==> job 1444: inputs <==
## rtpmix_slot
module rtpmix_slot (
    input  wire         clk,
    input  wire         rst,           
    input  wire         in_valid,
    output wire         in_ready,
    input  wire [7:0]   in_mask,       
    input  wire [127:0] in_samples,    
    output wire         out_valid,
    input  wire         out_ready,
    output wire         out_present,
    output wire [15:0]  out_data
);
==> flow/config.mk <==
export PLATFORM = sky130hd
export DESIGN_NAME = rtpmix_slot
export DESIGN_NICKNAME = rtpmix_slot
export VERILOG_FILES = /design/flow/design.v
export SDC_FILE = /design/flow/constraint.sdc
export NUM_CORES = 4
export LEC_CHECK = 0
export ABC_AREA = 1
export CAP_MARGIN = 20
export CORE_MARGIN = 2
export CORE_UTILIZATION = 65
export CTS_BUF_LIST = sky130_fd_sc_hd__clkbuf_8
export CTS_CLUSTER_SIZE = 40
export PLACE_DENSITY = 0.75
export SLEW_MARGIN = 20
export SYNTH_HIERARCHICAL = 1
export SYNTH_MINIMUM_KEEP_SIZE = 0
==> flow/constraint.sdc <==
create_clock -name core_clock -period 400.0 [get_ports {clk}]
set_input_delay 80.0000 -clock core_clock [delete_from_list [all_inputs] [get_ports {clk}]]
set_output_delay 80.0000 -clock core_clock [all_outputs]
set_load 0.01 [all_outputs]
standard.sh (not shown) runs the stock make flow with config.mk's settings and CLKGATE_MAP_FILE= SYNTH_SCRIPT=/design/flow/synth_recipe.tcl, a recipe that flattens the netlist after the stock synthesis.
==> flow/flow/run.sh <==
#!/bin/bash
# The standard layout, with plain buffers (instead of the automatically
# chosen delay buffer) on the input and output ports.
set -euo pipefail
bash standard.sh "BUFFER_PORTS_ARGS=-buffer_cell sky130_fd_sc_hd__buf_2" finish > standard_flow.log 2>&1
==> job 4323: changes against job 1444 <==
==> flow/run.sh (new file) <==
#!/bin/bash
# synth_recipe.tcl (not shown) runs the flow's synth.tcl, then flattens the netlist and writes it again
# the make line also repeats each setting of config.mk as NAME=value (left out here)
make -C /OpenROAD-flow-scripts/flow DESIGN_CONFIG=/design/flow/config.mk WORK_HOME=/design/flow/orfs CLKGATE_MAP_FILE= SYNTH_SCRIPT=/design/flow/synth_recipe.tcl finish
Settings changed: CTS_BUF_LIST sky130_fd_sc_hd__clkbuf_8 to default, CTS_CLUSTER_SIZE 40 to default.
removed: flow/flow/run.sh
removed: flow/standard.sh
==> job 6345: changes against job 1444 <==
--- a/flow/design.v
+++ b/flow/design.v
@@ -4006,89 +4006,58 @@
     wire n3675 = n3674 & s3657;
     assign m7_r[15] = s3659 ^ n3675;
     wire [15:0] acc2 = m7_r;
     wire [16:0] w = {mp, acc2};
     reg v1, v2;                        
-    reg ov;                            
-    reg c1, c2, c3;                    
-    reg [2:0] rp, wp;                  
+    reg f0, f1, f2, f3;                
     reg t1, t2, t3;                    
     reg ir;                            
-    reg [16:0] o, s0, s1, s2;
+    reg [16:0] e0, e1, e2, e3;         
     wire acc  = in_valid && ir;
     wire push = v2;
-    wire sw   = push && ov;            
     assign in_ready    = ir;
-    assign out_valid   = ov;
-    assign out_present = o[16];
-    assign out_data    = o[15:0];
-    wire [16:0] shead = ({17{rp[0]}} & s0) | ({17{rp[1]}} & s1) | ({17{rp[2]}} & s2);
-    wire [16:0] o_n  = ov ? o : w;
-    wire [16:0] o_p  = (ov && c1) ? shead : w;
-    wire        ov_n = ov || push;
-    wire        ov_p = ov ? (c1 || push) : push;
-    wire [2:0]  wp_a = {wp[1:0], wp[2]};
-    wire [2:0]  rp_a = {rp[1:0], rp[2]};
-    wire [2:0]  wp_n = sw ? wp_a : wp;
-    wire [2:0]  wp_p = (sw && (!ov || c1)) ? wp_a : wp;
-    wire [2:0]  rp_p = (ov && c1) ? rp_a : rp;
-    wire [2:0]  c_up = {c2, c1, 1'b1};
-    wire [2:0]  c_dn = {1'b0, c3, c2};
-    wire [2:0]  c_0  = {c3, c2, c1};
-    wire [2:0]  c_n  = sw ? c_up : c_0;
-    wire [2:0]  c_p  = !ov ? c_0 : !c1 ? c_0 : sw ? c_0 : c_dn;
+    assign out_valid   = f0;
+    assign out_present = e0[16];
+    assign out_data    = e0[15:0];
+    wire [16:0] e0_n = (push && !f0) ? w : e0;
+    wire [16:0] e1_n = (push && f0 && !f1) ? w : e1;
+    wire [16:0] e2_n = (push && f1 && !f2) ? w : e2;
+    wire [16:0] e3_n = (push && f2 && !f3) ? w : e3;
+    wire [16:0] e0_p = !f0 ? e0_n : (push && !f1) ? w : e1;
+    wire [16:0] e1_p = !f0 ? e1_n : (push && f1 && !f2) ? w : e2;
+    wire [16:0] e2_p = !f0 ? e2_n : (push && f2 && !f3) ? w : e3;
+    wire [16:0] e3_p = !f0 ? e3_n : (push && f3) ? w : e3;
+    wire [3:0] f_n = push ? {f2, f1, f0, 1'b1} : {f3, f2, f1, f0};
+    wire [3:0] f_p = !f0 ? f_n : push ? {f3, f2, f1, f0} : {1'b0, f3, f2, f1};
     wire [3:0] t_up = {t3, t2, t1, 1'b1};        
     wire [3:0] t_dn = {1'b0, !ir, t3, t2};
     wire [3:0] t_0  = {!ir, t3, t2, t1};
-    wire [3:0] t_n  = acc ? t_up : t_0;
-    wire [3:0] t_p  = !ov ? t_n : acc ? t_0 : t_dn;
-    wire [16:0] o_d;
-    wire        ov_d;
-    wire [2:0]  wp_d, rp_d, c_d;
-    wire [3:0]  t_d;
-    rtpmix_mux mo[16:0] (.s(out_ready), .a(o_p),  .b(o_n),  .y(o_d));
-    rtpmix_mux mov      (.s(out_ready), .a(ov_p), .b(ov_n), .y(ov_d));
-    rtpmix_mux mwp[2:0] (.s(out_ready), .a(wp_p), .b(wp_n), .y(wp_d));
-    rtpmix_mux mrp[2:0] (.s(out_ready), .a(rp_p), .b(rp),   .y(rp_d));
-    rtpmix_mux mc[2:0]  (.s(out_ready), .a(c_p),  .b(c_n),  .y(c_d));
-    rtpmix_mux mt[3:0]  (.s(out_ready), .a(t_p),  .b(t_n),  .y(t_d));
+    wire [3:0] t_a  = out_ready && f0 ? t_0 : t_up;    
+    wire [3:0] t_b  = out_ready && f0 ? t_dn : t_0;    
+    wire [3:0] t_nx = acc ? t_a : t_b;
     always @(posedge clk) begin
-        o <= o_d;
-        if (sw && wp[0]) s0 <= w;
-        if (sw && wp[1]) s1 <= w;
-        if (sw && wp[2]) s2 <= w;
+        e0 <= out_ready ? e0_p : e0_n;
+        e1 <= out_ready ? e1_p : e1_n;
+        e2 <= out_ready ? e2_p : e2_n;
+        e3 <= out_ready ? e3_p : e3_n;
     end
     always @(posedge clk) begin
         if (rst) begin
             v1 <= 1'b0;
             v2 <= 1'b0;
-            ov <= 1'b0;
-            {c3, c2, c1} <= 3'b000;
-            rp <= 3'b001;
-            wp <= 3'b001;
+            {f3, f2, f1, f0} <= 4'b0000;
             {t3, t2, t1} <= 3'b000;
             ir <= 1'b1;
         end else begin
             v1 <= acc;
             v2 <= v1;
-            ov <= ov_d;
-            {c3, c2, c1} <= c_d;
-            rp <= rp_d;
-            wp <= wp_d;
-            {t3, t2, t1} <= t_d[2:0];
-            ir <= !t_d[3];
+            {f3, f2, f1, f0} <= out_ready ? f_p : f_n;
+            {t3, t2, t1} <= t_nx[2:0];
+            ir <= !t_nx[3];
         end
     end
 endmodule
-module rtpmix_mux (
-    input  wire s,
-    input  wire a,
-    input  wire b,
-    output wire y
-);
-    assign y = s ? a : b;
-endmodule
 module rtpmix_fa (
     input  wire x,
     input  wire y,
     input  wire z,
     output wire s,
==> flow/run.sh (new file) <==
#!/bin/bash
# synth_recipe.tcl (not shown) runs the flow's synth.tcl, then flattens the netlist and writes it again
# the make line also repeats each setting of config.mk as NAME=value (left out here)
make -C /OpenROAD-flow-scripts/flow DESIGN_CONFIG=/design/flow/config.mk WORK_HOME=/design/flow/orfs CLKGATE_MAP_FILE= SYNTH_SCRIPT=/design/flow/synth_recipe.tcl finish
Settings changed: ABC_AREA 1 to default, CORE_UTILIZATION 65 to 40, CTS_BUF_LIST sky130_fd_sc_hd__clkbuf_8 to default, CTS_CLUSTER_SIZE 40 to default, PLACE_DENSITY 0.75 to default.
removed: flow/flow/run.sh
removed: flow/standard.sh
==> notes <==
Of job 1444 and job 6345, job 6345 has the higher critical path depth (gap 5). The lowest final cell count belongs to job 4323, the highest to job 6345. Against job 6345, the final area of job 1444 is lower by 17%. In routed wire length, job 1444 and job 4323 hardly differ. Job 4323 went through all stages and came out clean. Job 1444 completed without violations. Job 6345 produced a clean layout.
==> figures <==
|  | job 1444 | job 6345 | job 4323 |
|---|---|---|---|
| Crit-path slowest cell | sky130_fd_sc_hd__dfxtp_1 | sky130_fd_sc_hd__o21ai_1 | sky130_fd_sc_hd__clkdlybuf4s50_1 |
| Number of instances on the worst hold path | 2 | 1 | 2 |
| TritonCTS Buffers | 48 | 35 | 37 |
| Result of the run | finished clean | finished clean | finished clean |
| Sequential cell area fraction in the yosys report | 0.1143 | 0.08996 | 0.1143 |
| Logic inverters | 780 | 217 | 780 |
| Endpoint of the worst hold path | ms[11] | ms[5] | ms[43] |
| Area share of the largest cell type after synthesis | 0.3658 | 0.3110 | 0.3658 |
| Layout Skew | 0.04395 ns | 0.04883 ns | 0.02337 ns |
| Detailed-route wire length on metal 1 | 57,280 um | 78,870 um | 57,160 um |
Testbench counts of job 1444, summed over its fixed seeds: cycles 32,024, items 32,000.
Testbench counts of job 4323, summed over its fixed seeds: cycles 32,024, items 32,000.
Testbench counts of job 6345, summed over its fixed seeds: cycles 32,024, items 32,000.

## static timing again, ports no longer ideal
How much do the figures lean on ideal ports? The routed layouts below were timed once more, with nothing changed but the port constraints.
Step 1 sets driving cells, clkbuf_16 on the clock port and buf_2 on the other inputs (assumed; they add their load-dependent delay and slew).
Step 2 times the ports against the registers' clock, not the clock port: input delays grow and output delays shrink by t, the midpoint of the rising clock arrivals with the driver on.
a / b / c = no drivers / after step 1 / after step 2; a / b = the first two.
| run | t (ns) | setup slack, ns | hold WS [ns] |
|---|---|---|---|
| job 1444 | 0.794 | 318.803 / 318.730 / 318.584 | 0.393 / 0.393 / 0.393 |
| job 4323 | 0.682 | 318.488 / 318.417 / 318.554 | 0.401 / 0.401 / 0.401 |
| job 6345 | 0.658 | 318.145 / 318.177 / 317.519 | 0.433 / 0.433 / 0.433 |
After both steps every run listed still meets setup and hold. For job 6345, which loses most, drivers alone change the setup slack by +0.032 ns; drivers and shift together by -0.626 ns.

==============================

-- What this task involves --
In your reply, restate exactly the lines from the start of the records above through the line holding "export NUM_CORES = 4", including both, and nothing else.

-- Task output --
==> job 1444: inputs <==
## rtpmix_slot
module rtpmix_slot (
    input  wire         clk,
    input  wire         rst,           
    input  wire         in_valid,
    output wire         in_ready,
    input  wire [7:0]   in_mask,       
    input  wire [127:0] in_samples,    
    output wire         out_valid,
    input  wire         out_ready,
    output wire         out_present,
    output wire [15:0]  out_data
);
==> flow/config.mk <==
export PLATFORM = sky130hd
export DESIGN_NAME = rtpmix_slot
export DESIGN_NICKNAME = rtpmix_slot
export VERILOG_FILES = /design/flow/design.v
export SDC_FILE = /design/flow/constraint.sdc
export NUM_CORES = 4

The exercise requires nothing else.